The Midnight North (left to right): Simon Tong, Hannah Peel and Erland Cooper
We chat to one third of The Magnetic North about how his childhood home of Skelmersdale inspired their new album
Having been a member of The Verve, part of the supergroup behind The Good, The Bad & The Queen and a touring musician with both Blur and Gorillaz, multi-instrumentalist and songwriter Simon Tong has played his part in some of the most enduring music of the last two decades. His own bands, including the prog-folk of Erland And The Carnival and the immersive psychogeographical sounds of The Magnetic North (the topic of our conversation today), further add to a body of work of immense variety and richness.
Along with Erland Cooper and Hannah Peel, Tong makes up the core of The Magnetic North. Their latest album Prospect Of Skelmersdale was inspired by Tong’s upbringing in the Lancashire town and its role as the hub of the Transcendental Meditation (TM) movement in the UK. The follow-up to 2012’s Orkney: Symphony Of The Magnetic North, it is another astonishing creation, blending geography, history and music into something quite unique.
We caught up with Tong to discuss the album’s origins, what it was like to write about his childhood home and the influence Messrs Albarn and Ashcroft have had on his career…
When did you first have the idea for the album?
“It was a few years ago. We’d already done an album about the Orkney Islands and we were talking about what to do the next one about. I am from Skelmersdale and I was talking to the other two about it, they thought it was a great idea for an album but it took quite a while to gestate and for us to work out how to write about something so different.
“Writing about the Orkney Islands was reasonably easy because there’s an awful lot of poetry, art and writing that has already been done about it. There’s thousands of years of history and a great tradition of storytelling and folklore. Skelmersdale has very little, if anything, to draw from other than the town itself. It was a bit more of a challenge from the writing perspective.”
Did you have to educate the other two about the history of the town?
“I sent them up there. They went on a little foraging expedition and immersed themselves in the town. They went to meet people at the local library, which is the hub of the community. They met a woman who runs a writers group and she gave them loads of writing, poetry and essays by local amateur writers. They gathered it all together in a big folder and set to work.”
It sounds like a very thorough process?
“We thought about doing an album of songs that are unconnected but we just couldn’t do it. We’d started off using musical geography with the first album and it seemed we couldn’t really get away from that. The whole purpose of this group is to do music that’s very much linked to a place, its memories and landscapes. It was impossible not to follow it up. It was either that or never do anything again.

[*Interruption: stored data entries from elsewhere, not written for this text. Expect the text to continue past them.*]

===== config.mk =====
export PLATFORM = sky130hd
export DESIGN_NAME = ssr_slave
export DESIGN_NICKNAME = d
export VERILOG_FILES = /design/src/rtl/ssr_pkg.sv /design/src/rtl/ssr_sync.sv /design/src/rtl/ssr_serial_if.sv /design/src/rtl/ssr_regfile.sv /design/src/rtl/ssr_slave.sv
export SDC_FILE = /design/constraint.sdc
export NUM_CORES = 1
export LEC_CHECK = 0
export BUFFER_PORTS_ARGS = -buffer_cell sky130_fd_sc_hd__clkbuf_2
export CORE_MARGIN = 3
export CORE_UTILIZATION = 45
export CTS_BUF_LIST = sky130_fd_sc_hd__clkbuf_8
export DETAILED_ROUTE_END_ITERATION = 8
export HOLD_SLACK_MARGIN = 0.03
export SYNTH_ARGS = -nofsm -noshare
export SYNTH_HDL_FRONTEND = slang
export SYNTH_SLANG_ARGS = --single-unit

===== constraint.sdc =====
create_clock -name clk_i -period 2.85 [get_ports clk_i]
set_input_delay 0.1425 -clock clk_i [delete_from_list [all_inputs] [get_ports clk_i]]
set_output_delay 0.1425 -clock clk_i [all_outputs]
set_load 0.005 [all_outputs]

===== src/rtl/ssr_pkg.sv =====
package ssr_pkg;
  localparam int ADDR_W = 8;

  localparam logic [ADDR_W-1:0] ADR_MODE = 8'h00;
  localparam logic [ADDR_W-1:0] ADR_MUX  = 8'h02;
  localparam logic [ADDR_W-1:0] ADR_SW   = 8'h08;
  localparam logic [ADDR_W-1:0] ADR_RST  = 8'h80;
  localparam logic [ADDR_W-1:0] ADR_VER  = 8'hFF;
endpackage


===== src/rtl/ssr_sync.sv =====
module ssr_sync #(
  parameter logic RST_VAL = 1'b0
) (
  input  logic clk_i,
  input  logic rst_ni,
  input  logic d_i,
  output logic q_o
);
  logic [1:0] ff_q;

  always_ff @(posedge clk_i or negedge rst_ni) begin
    if (!rst_ni) ff_q <= {2{RST_VAL}};
    else         ff_q <= {ff_q[0], d_i};
  end

  assign q_o = ff_q[1];
endmodule


===== src/rtl/ssr_serial_if.sv =====
module ssr_serial_if
  import ssr_pkg::*;
#(
  parameter int DATA_W = 32
) (
  input  logic              clk_i,
  input  logic              rst_ni,
  input  logic              sck_s_i,
  input  logic              sdi_s_i,
  input  logic              stb_ns_i,
  input  logic [DATA_W-1:0] rdata_i,
  output logic              wr_en_o,
  output logic [ADDR_W-1:0] addr_o,
  output logic [DATA_W-1:0] wdata_o,
  output logic              sck_rise_o,
  output logic              sck_fall_o,
  output logic              rd_busy_o,
  output logic              sdo_o
);
  localparam int FRAME_W = DATA_W + ADDR_W;
  localparam int LEFT_W  = $clog2(DATA_W + 1);

  logic               sck_d_q;
  logic [FRAME_W-1:0] frame_q;
  logic [DATA_W-1:0]  out_q;
  logic [LEFT_W-1:0]  left_q;
  logic               busy_q;
  logic               pend_q;
  logic               cmd_hit;

  assign sck_rise_o = sck_s_i & ~sck_d_q;
  assign sck_fall_o = ~sck_s_i & sck_d_q;
  assign cmd_hit    = sck_rise_o & ~stb_ns_i;
  assign wr_en_o    = cmd_hit & sdi_s_i;
  assign addr_o     = frame_q[ADDR_W-1:0];
  assign wdata_o    = frame_q[FRAME_W-1:ADDR_W];
  assign rd_busy_o  = busy_q;
  assign sdo_o      = busy_q ? out_q[DATA_W-1] : 1'b1;

  always_ff @(posedge clk_i or negedge rst_ni) begin
    if (!rst_ni) begin
      sck_d_q <= 1'b0;
      frame_q <= '0;
      out_q   <= '1;
      left_q  <= '0;
      busy_q  <= 1'b0;
      pend_q  <= 1'b0;
    end else begin
      sck_d_q <= sck_s_i;
      if (sck_rise_o) begin
        if (stb_ns_i) begin
          frame_q <= {frame_q[FRAME_W-2:0], sdi_s_i};
          if (busy_q) pend_q <= 1'b1;
        end else if (!sdi_s_i) begin
          // load read word; MSB is presented at once
          out_q  <= rdata_i;
          busy_q <= 1'b1;
          left_q <= LEFT_W'(DATA_W);
          pend_q <= 1'b0;
        end
      end else if (sck_fall_o && pend_q) begin
        // advance only after the host has sampled on a rising edge
        out_q  <= {out_q[DATA_W-2:0], 1'b1};
        pend_q <= 1'b0;
        left_q <= left_q - 1'b1;
        if (left_q == LEFT_W'(1)) busy_q <= 1'b0;
      end
    end
  end
endmodule


===== src/rtl/ssr_regfile.sv =====
module ssr_regfile
  import ssr_pkg::*;
#(
  parameter int                DATA_W     = 32,
  parameter int                RST_CYCLES = 16,
  parameter logic [DATA_W-1:0] VERSION    = '0
) (
  input  logic              clk_i,
  input  logic              rst_ni,
  input  logic              wr_en_i,
  input  logic [ADDR_W-1:0] addr_i,
  input  logic [DATA_W-1:0] wdata_i,
  input  logic [DATA_W-1:0] sw_i,
  output logic [DATA_W-1:0] rdata_o,
  output logic              reset_req_o
);
  localparam int CNT_W = $clog2(RST_CYCLES + 1);

  logic [DATA_W-1:0] mode_q, mux_q;
  logic              rst_q;
  logic [CNT_W-1:0]  cnt_q;

  always_ff @(posedge clk_i or negedge rst_ni) begin
    if (!rst_ni) begin
      mode_q <= '0;
      mux_q  <= '0;
      rst_q  <= 1'b0;
      cnt_q  <= '0;
    end else begin
      if (wr_en_i && addr_i == ADR_MODE) mode_q <= wdata_i;
      if (wr_en_i && addr_i == ADR_MUX)  mux_q  <= wdata_i;
      if (rst_q) begin
        cnt_q <= cnt_q + 1'b1;
        if (cnt_q == CNT_W'(RST_CYCLES - 1)) rst_q <= 1'b0;
      end else if (wr_en_i && addr_i == ADR_RST && wdata_i[0]) begin
        rst_q <= 1'b1;
        cnt_q <= '0;
      end
    end
  end

  always_comb begin
    unique case (addr_i)
      ADR_MODE: rdata_o = mode_q;
      ADR_MUX:  rdata_o = mux_q;
      ADR_SW:   rdata_o = sw_i;
      ADR_RST:  rdata_o = {{(DATA_W-1){1'b0}}, rst_q};
      ADR_VER:  rdata_o = VERSION;
      default:  rdata_o = '0;
    endcase
  end

  assign reset_req_o = rst_q;
endmodule


===== src/rtl/ssr_slave.sv =====
module ssr_slave
  import ssr_pkg::*;
#(
  parameter int                DATA_W     = 32,
  parameter int                RST_CYCLES = 16,
  parameter logic [DATA_W-1:0] VERSION    = 32'h0001_0000
) (
  input  logic              clk_i,
  input  logic              rst_ni,
  input  logic              sck_i,
  input  logic              sdi_i,
  input  logic              stb_ni,
  output logic              sdo_o,
  input  logic [DATA_W-1:0] sw_i,
  output logic              reset_req_o
);
  logic              sck_s, sdi_s, stb_ns;
  logic              wr_en, sck_rise, sck_fall, rd_busy;
  logic [ADDR_W-1:0] cmd_addr;
  logic [DATA_W-1:0] cmd_wdata, rdata;

  ssr_sync #(.RST_VAL(1'b0)) u_sync_sck (.clk_i, .rst_ni, .d_i(sck_i),  .q_o(sck_s));
  ssr_sync #(.RST_VAL(1'b0)) u_sync_sdi (.clk_i, .rst_ni, .d_i(sdi_i),  .q_o(sdi_s));
  ssr_sync #(.RST_VAL(1'b1)) u_sync_stb (.clk_i, .rst_ni, .d_i(stb_ni), .q_o(stb_ns));

  ssr_serial_if #(.DATA_W(DATA_W)) u_serial (
    .clk_i, .rst_ni,
    .sck_s_i(sck_s), .sdi_s_i(sdi_s), .stb_ns_i(stb_ns),
    .rdata_i(rdata),
    .wr_en_o(wr_en), .addr_o(cmd_addr), .wdata_o(cmd_wdata),
    .sck_rise_o(sck_rise), .sck_fall_o(sck_fall),
    .rd_busy_o(rd_busy), .sdo_o(sdo_o)
  );

  ssr_regfile #(.DATA_W(DATA_W), .RST_CYCLES(RST_CYCLES), .VERSION(VERSION)) u_regs (
    .clk_i, .rst_ni,
    .wr_en_i(wr_en), .addr_i(cmd_addr), .wdata_i(cmd_wdata),
    .sw_i, .rdata_o(rdata), .reset_req_o
  );
endmodule


==> impl_metrics.yaml, run 1 <==
outcome:
  status: "completed"
clock_network:
  postCtsSetupBuffers: 0
  numCtsBuffers: 17
  clock_sinks: 157
  cts.root.buffer_cell: "clkbuf_8"
  clock_latency_ns: 0.46
  h-tree-depth: 4
  clockBufferDepth: 2
  path_clk_slew_ns: 0.08
  cts_tree: "done"
  cts_resized: 0
route:
  via_count: 4305
  avgRoutedWirePerCell_um: 17.6
  via_per_inst: 5.58
  drt-pass1-iter-count: 4
  routed_wl_mm: 13.6
  drc: 0
  ant_nets: 0
  drt_iter0_drc: 212
worst_setup_path:
  crit_type: "reg -> reg"
  worstReg2RegStart: "u_serial.frame_q[5]"
  r2r_slack_ns: 0.62
  required_ns: 3.18
  crit_fanout: 18
  r2r_cells: 5
  critPathLaunch: "u_serial.frame_q[5]"
  cp-endpoint: "u_regs.mode_q[30]"
  start_kind: "flip-flop"
  end_kind: "flip-flop"
  cp_data_arrival_time_ns: 2.57
  worst_r2r_endpoint: "u_regs.mode_q[30]"
synthesis:
  seq_area_frac_synth: 0.572
  synthArstFlopShare: 1.00
  synth_seq_cells: 157
  synthFlopType: "dfrtp_1"
  synth_edf_count: 0
  avgSynthCellArea_um2: 13.0
  yosysWarningCount: 0
  synth_cells: 533
  yosysUniqueCellTypes: 45
  syn_nets: 574
  syn_area_um2: 6940
pwr:
  leakagePower_nw: 3.67
  ir_drop_uv: 310
  p_per_area_nw_per_um2: 705
finish:
  n_fill_cell: 1289
  syn_to_final_growth_pct: 11.3
  diodes: 0
  drive_gt1_frac: 0.346
  finalNetCount: 615
min_path:
  hold_path_class: "in -> reg"
  min_from: "sw_i[28]"
timing:
  fin_crit_sh: 0.784
  worstMarginPinSlew_ns: 0.964
  rsz0062_at_grt: "false"
  finalHoldWorstSlack_ns: 0.158
  final.min_clock_period_ns: 2.23
  skew_ns: 0.00908
  max_freq_ghz: 0.447
  setup_tns_ns: 0
  slew_violations: 0
  maxSlewHeadroom: 0.354
  setup_viol: 0
  hold_violations: 0
die:
  die_area_um2: 17000
  initial_utilization: 0.469
  row_count: 44
  die_w_um: 130
  die_h_um: 130
  core_area_um2: 14800
  io_pins: 39
global_routing:
  grt_overflow: 0
  grt_usage: 0.175
  grt_pass1_vias: 4586
  grt_antenna_before_repair: 0
  grt_max_degree: 81
  grt_pass1_wl_mm: 23.0
placement:
  hpwl_mm: 8.82
  gp_congestion: 0.771
  numPortBuffers: 38
flow_run:
  max-cap-violations: 0
## kinds of logic after synthesis
kind of cell | share of synthesized area
muxes | 0.218
xor gates and xnor gates | 0.00505
DFF | 0.572
buffers and inverters | 0.0332
and+or+nand+nor | 0.0598
adders and majority gates | 0.00721
AOI/OAI and AO/OA | 0.105
## worst min path at each step
stage,cells after the start,endpoint
after global routing,5,u_serial.out_q[10]
final,5,u_serial.out_q[28]
after CTS,5,u_serial.out_q[28]
after detailed placement,1,u_regs.mode_q[6]
after global placement,1,u_regs.mode_q[6]
after floorplan,0,u_regs.cnt_q[0]
## layer usage
layer | vias to the layer above | part of all wire | track usage
li1 | 2049 | - | -
met1 | 2174 | 0.48 | 0.238
met2 | 67 | 0.47 | 0.274
met3 | 15 | 0.036 | 0.0450
met4 | 0 | 0.015 | 0.0617
met5 | - | 0 | 0
## cell type report
type,instances,area [µm²],share of cell area
Inverter,7,26.3,0.00340
Multi-Input combinational cell,332,2750,0.356
Tap cell,184,230,0.0298
Timing Repair Buffer,59,364,0.0471
Clock inverter,11,91.3,0.0118
Clock buffer,21,289,0.0374
Sequential cell,157,3970,0.514
## metrics by stage
stage	setup WS (ns)	utilization	instances	instance area, µm²	total power, mW
final	0.615	0.522	771	7730	5.45
after detailed placement	0.639	0.493	735	7310	3.93
after global placement	0.679	0.493	735	7310	3.90
after CTS	0.625	0.522	771	7730	5.52
after floorplan	0.839	-	533	6940	3.57
after global routing	0.521	0.522	771	7730	5.76
## critical path, stage by stage (launching register included)
cell	delay, ns
dfrtp_1	0.42
or4_4	0.56
nor4_4	0.26
and2b_1	0.18
buf_4	0.32
mux2_1	0.37
## power by group
group	internal (mW)	total [mW]	switching (mW)
registers	2.58	2.80	0.220
logic	0.446	1.09	0.642
clock network	0.773	1.56	0.788
total	3.80	5.45	1.65
## placed cells by master, fill, tap and decap left out, drive strengths merged, types with 2 or more instances in the layout
master         n
dfrtp        123
mux2         105
clkbuf        58
nor2          38
dfstp         34
mux2i         33
o22ai         32
o2bb2ai       31
a21oi         31
buf           18
nand2         10
inv            7
clkinv         7
o21ai          6
nor4           5
nand4          4
ha             4
dlygate4sd3    4
and3           3
a22o           3
clkinvlp       3
nand2b         2
xnor2          2
xor2           2
or3            2
nand3b         2
a32o           2
nor2b          2
## cell usage after synthesis (2+ instances only)
| library cell | count | area [µm²] |
|---|---|---|
| nand2b_1 | 2 | 12.5 |
| nand3b_1 | 2 | 15.0 |
| nand4_1 | 4 | 25.0 |
| a32o_1 | 2 | 20.0 |
| buf_4 | 4 | 30.0 |
| and3_1 | 3 | 18.8 |
| nor2_1 | 38 | 143 |
| buf_1 | 2 | 7.51 |
| buf_2 | 4 | 20.0 |
| xor2_1 | 2 | 17.5 |
| ha_1 | 4 | 50.1 |
| mux2i_1 | 33 | 330 |
| inv_1 | 7 | 26.3 |
| a21oi_1 | 31 | 155 |
| nand2_1 | 9 | 33.8 |
| mux2_2 | 73 | 822 |
| a22o_1 | 3 | 26.3 |
| dfstp_2 | 34 | 893 |
| o2bb2ai_1 | 31 | 272 |
| xnor2_1 | 2 | 17.5 |
| o22ai_1 | 32 | 200 |
| dfrtp_1 | 123 | 3080 |
| clkbuf_1 | 21 | 78.8 |
| or3_1 | 2 | 12.5 |
| nor2b_1 | 2 | 12.5 |
| o21ai_0 | 6 | 30.0 |
| mux2_1 | 32 | 360 |
| nor4_1 | 3 | 18.8 |
| buf_6 | 6 | 67.6 |
## timing repair
item / in CTS / in global routing
hold endpoints to repair: 53 / 0
endpoints found under the setup margin: 0 / 0
hold buffers: 4 / 0
## registers in the layout, indices dropped and copies added, names as in the netlist
signal / flops
u_sync_stb.ff_q: 2
u_regs.reset_req_o: 1
u_serial.rd_busy_o: 1
u_regs.cnt_q: 5
u_regs.mode_q: 32
u_regs.mux_q: 32
u_sync_sck.ff_q: 2
u_serial.pend_q: 1
u_serial.left_q: 6
u_serial.sck_d_q: 1
u_serial.out_q: 32
u_sync_sdi.ff_q: 2
u_serial.frame_q: 40
No activity file was read; power rests on OpenSTA's default activity.
==> run 2: changes to the inputs <==
==> constraint.sdc (replaced) <==
create_clock -name clk_i -period 2.3 [get_ports clk_i]
set_input_delay 0.115 -clock clk_i [delete_from_list [all_inputs] [get_ports clk_i]]
set_output_delay 0.115 -clock clk_i [all_outputs]
set_load 0.005 [all_outputs]
==> run 2 against run 1 <==
Hold slack got worse by 0.020 ns. Sequential share of layout area decreased by 0.91 points. Maximum frequency increased by 4.5%. Largest power group unchanged. Highest routed layer unchanged.
==> impl_metrics.yaml, run 2 (same netlist as run 1, synthesis figures left out) <==
worst_setup_path:
  cp-endpoint: "u_regs.mode_q[12]"
  critPathLaunch: "u_serial.frame_q[5]"
  worst_r2r_endpoint: "u_regs.mode_q[12]"
  r2r_cells: 5
  crit_fanout: 23
  worstReg2RegStart: "u_serial.frame_q[5]"
  cp_data_arrival_time_ns: 2.47
  end_kind: "flip-flop"
  r2r_slack_ns: 0.16
  start_kind: "flip-flop"
  crit_type: "reg -> reg"
  required_ns: 2.63
timing:
  worst_slack_ns: 0.161
  hold_violations: 0
  maxSlewHeadroom: 0.550
  setup_viol: 0
  worstMarginPinSlew_ns: 0.666
  slew_violations: 0
  skew_ns: 0.0117
  setup_tns_ns: 0
  finalHoldWorstSlack_ns: 0.138
  max_freq_ghz: 0.468
  fin_crit_sh: 0.930
  final.min_clock_period_ns: 2.14
  rsz0062_at_grt: "false"
route:
  drc: 0
  drt-pass1-iter-count: 4
  ant_nets: 0
  via_per_inst: 5.53
  via_count: 4293
  avgRoutedWirePerCell_um: 17.4
  drt_iter0_drc: 193
  routed_wl_mm: 13.5
clock_network:
  clockBufferDepth: 2
  path_clk_slew_ns: 0.09
  cts_resized: 0
  cts.root.buffer_cell: "clkbuf_8"
  clock_latency_ns: 0.45
  h-tree-depth: 4
  cts_tree: "done"
  postCtsSetupBuffers: 0
  ctsHoldBuffers: 4
  clock_sinks: 157
  numCtsBuffers: 17
min_path:
  hold_path_class: "in -> reg"
flow_run:
  max-cap-violations: 0
finish:
  final_common_cell: "dfrtp_1"
  layout_common_cells: "dfrtp_1, mux2_2, nor2_1, clkbuf_2, dfstp_2"
  largest_register_ffs: 40
  n_fill_cell: 1278
  syn_to_final_growth_pct: 13.3
  finalNetCount: 621
  diodes: 0
  top_register: "u_serial.frame_q"
  finalNonFillerCells: 777
  drive_gt1_frac: 0.352
placement:
  dp_cells: 741
  hpwl_mm: 8.77
  pre_cts_slack_ns: 0.175
  gp_congestion: 0.782
  numPortBuffers: 38
outcome:
  status: "completed"
global_routing:
  grt_antenna_before_repair: 0
  grt_max_degree: 66
  grt_pass1_vias: 4533
  grt_pass1_wl_mm: 22.9
  grt_overflow: 0
  grt_usage: 0.174
die:
  initial_utilization: 0.469
  io_pins: 39
  core_area_um2: 14800
  die_h_um: 130
  die_area_um2: 17000
  die_w_um: 130
  row_count: 44
pwr:
  p_per_area_nw_per_um2: 884
  ir_drop_uv: 409
  leakagePower_nw: 3.73
  totalPowerFinal_mw: 6.95
run 2: how the worst min path moves through the flow:
| stage | from | to | slack, ns | cells past startpoint |
|---|---|---|---|---|
| 4_1_cts | sw_i[30] | u_serial.out_q[30] | 0.10 | 5 |
| 5_1_grt | sw_i[20] | u_serial.out_q[20] | 0.16 | 5 |
| 2_1_floorplan | rst_ni | u_regs.cnt_q[0] | -0.18 | 0 |
| 3_3_place_gp | rst_ni | u_serial.frame_q[14] | 0.16 | 1 |
| 3_5_place_dp | rst_ni | u_regs.mode_q[6] | 0.15 | 1 |
| 6_report | sw_i[10] | u_serial.out_q[10] | 0.14 | 5 |
run 2: critical path, cell delays in order (launching register included):
cell and delay (ns):
dfrtp_1 0.42, or4_4 0.56, nor4_4 0.24, and2b_1 0.23, buf_12 0.21, mux2_1 0.34
run 2: through the flow:
| stage | instance area [µm²] | util |
|---|---|---|
| floorplan | 6940 | - |
| global placement | 7410 | 0.501 |
| detailed placement | 7410 | 0.501 |
| CTS | 7870 | 0.531 |
| global route | 7870 | 0.531 |
| finish | 7870 | 0.531 |
run 2: routing by layer:
metal  track usage  up-vias  wire (µm)
met5             0        -          0
met4        0.0550        0        153
met3        0.0463       14        384
met2         0.267       47       6300
met1         0.243     2167       6660
li1              -     2065          -
run 2: final cells by class:
cell class	count	area, µm²	share of cell area
Sequential cell	157	3970	0.505
Multi-Input combinational cell	332	2750	0.350
Timing Repair Buffer	65	472	0.0600
Clock buffer	20	275	0.0350
Tap cell	184	230	0.0293
Clock inverter	12	136	0.0173
Inverter	7	26.3	0.00334
run 2: power breakdown:
part	switching [mW]	internal [mW]
Clock	1.03	1.06
Sequential	0.215	3.19
Combinational	0.866	0.588
==> run 3: changes to the inputs <==
--- a/config.mk
+++ b/config.mk
@@ -13,4 +13,5 @@
 export HOLD_SLACK_MARGIN = 0.03
 export SYNTH_ARGS = -nofsm -noshare
 export SYNTH_HDL_FRONTEND = slang
+export SYNTH_HIERARCHICAL = 1
 export SYNTH_SLANG_ARGS = --single-unit
==> run 3 against run 2 <==
Sequential cell count did not move. First-iteration DRC count fell by 6.2%. Sequential share of layout area fell by 3.0 points. Non-clock buffer count fell by 3. Register-to-register slack got worse by 0.06 ns. Highest routed layer unchanged. Clock skew fell by 0.0019 ns. Worst setup slack got worse by 0.059 ns. Count of clock-buffer cells in the layout fell by 2. Maximum frequency fell by 2.7%. Critical endpoint is now u_regs/mux_q[18].
==> impl_metrics.yaml, run 3 <==
worst_setup_path:
  start_kind: "flip-flop"
  required_ns: 2.63
  cp_cell_sequence: "nand2b_2 -> nor3b_2 -> and3b_1 -> and4_1 -> buf_4 -> mux2_2"
  cp_data_arrival_time_ns: 2.53
  crit_type: "reg -> reg"
  end_kind: "flip-flop"
  cpPeakStageDelay_ns: 0.41
  crit_fanout: 14
  cp_slowest_cell: "dfrtp_1"
synthesis:
  yosysWarningCount: 6
  syn_area_um2: 7460
  avgSynthCellArea_um2: 14.9
  synth_cells: 500
  syn_nets: 541
finish:
  largest_register_ffs: 40
  diodes: 0
  drive_gt1_frac: 0.520
  finalNetCount: 589
  design_area_um2: 8360
  final_common_cell: "dfrtp_1"
  n_fill_cell: 1368
  finalNonFillerCells: 777
  layout_common_cells: "dfrtp_1, mux2_2, mux2_4, clkbuf_2, dfstp_2"
  syn_to_final_growth_pct: 12.2
  top_register: "u_serial/frame_q"
timing:
  worstMarginPinSlew_ns: 0.571
  fin_crit_sh: 0.956
  rsz0062_at_grt: "false"
  hold_violations: 0
  skew_ns: 0.00975
  slew_violations: 0
  final.min_clock_period_ns: 2.20
  max_freq_ghz: 0.455
  maxSlewHeadroom: 0.619
  setup_tns_ns: 0
  setup_viol: 0
die:
  initial_utilization: 0.464
  die_w_um: 135
  die_area_um2: 18100
  core_area_um2: 16100
  row_count: 46
  io_pins: 39
  die_h_um: 135
clock_network:
  path_clk_slew_ns: 0.08
  cts.root.buffer_cell: "clkbuf_8"
  cts_resized: 0
  postCtsSetupBuffers: 0
  ctsHoldBuffers: 4
  clock_latency_ns: 0.45
  clockBufferDepth: 2
  numCtsBuffers: 17
  clock_sinks: 157
  h-tree-depth: 4
  cts_tree: "done"
route:
  ant_nets: 0
  routed_wl_mm: 14.1
  drt_iter0_drc: 181
  via_per_inst: 5.28
  via_count: 4101
  avgRoutedWirePerCell_um: 18.1
  drc: 0
  drt-pass1-iter-count: 6
global_routing:
  grt_usage: 0.167
  grt_antenna_before_repair: 0
  grt_overflow: 0
  grt_max_degree: 58
  grt_pass1_wl_mm: 23.8
  grt_pass1_vias: 4550
pwr:
  p_per_area_nw_per_um2: 795
  leakagePower_nw: 4.01
  ir_drop_uv: 347
placement:
  gp_congestion: 0.828
  postPlaceCellArea_um2: 7910
  hpwl_mm: 8.91
  numPortBuffers: 38
  dp_cells: 741
flow_run:
  max-cap-violations: 0
min_path:
  hold_path_class: "in -> reg"
outcome:
  status: "completed"
==> run 3: cell count changes in the layout (fill, tap and decap cells not counted), moves of 21 or more <==
| cell | delta |
|---|---|
| o22ai_1 | -31 |
| mux2_2 | +34 |
| mux2_1 | -21 |
| a21oi_1 | -30 |
| nor2_1 | -32 |
| mux2_4 | +50 |
==> run 3: worst paths after layout <==
path	startpoint	end	slack, ns	cells after the start
max	u_serial/sck_d_q	u_regs/mux_q[18]	0.10	6
min	sw_i[0]	u_serial/out_q[0]	0.09	4
max reg2reg	u_serial/sck_d_q	u_regs/mux_q[18]	0.10	6
min reg2reg	u_sync_stb/ff_q[0]	u_sync_stb/ff_q[1]	0.36	0
max in group asynchronous	rst_ni	u_serial/out_q[22]	1.34	3
min in group asynchronous	rst_ni	u_serial/left_q[0]	0.20	2
==> run 3: through the flow <==
step           hold WS, ns  total power, mW  utilization  setup slack (ns)
3_3_place_gp         0.122             4.53        0.492             0.214
3_5_place_dp         0.128             4.56        0.492             0.135
5_1_grt             0.0884             7.01        0.521            0.0142
2_1_floorplan       -0.181             4.19            -             0.109
6_report            0.0922             6.65        0.521             0.102
4_1_cts             0.0451             6.74        0.521             0.110
==> run 3: per-layer routing <==
layer | vias to the layer above | global-route usage | part of all wire
li1 | 1949 | - | -
met1 | 2071 | 0.220 | 0.47
met2 | 65 | 0.278 | 0.49
met3 | 16 | 0.0406 | 0.030
met4 | 0 | 0.0458 | 0.012
met5 | - | 0 | 0
==> run 3: power breakdown <==
group / switching, mW / internal, mW / total [mW]
Combinational: 0.548 / 0.609 / 1.16
Sequential: 0.284 / 3.07 / 3.35
Clock: 1.04 / 1.10 / 2.15
Total: 1.87 / 4.78 / 6.65
==> run 3: area by class of cell <==
class | count | area [µm²] | area share
clock buffer | 18 | 248 | 0.0296
tap | 216 | 270 | 0.0323
inverter | 7 | 26.3 | 0.00314
sequential | 157 | 3970 | 0.475
clock inverter | 14 | 169 | 0.0202
timing repair buffer | 62 | 449 | 0.0537
multi-input combinational | 303 | 3230 | 0.386
==> run 3: worst max-delay path: cells and delay by family, from the launching register on <==
family / cells / cell delay (ns)
buf+inv: 1 / 0.28
flops: 1 / 0.41
mux: 1 / 0.37
simple gates: 4 / 1.03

The Midnight North: “We all write separately and then bring ideas and sketches together and then work on them some more”
“It was difficult writing an album about Skelmersdale, we didn’t want to do something that was depressing or highlighted the negatives of the town. We had to really dig deep and find the positive things and give the album hope rather than put the town down too much.”
There’s definitely a cosmic element to the album which prevents it from sounding depressing
“I think some of that strangeness comes from the fact that the Transcendental Meditation movement moved to Skelmersdale in the 1980s. That’s where the otherworldly weirdness and optimism comes from because they’re incredibly optimistic people. It added another layer to the album which otherwise could have just been about a new town and how it failed.”
Were your family involved in the TM movement?
“Yes and I had experience of their way of thinking. They’re very optimistic people and they moved to Skelmersdale with the hope that by meditating twice a day they could lift the town’s economic fortunes and its overall well-being .I don’t know whether they did or not but it’s a nice idea.”
Is it something you’ve continued in your adult life?
“No I never really did it, it was always my dad. He was a big follower of the Maharishi.”
How did the three of you then come together to turn all the research and memories into an album?
“We worked separately. I was quite happy for them to write about the town and their outside experience of it and obviously I would write about my personal experience of growing up there and the people that I knew there. We’ve all got recording equipment at home so a lot of the time we do rough ideas ourselves and then send them to each other and then we’ll get together and spend a few days thrashing things out, changing things. We all write separately and then bring ideas and sketches together and then work on them some more.”
Do you all work on both melody and lyrics?
“Mostly it’s myself and Erland who would do a lot of the lyrics and the melodies. Hannah would come in and add the string and woodwind arrangement and adapt a few things, as she sings the songs. The town is very much just a concept on which to hang song ideas on as well. We didn’t feel it had to be directly drawn from the town, it could be a memory which you could then hang on this backdrop of Skelmersdale.”
Yet some of the lyrics are very specific, such as on A Death In The Woods
“That one is very specific and I after it was written we realised that this was going to work as a concept. It was a bit of a stream of consciousness and I think once we’d done that we saw that we could write a song about the town and could write a whole album about Skelmersdale, it wasn’t impossible. There was enough inspiration there to write songs about.”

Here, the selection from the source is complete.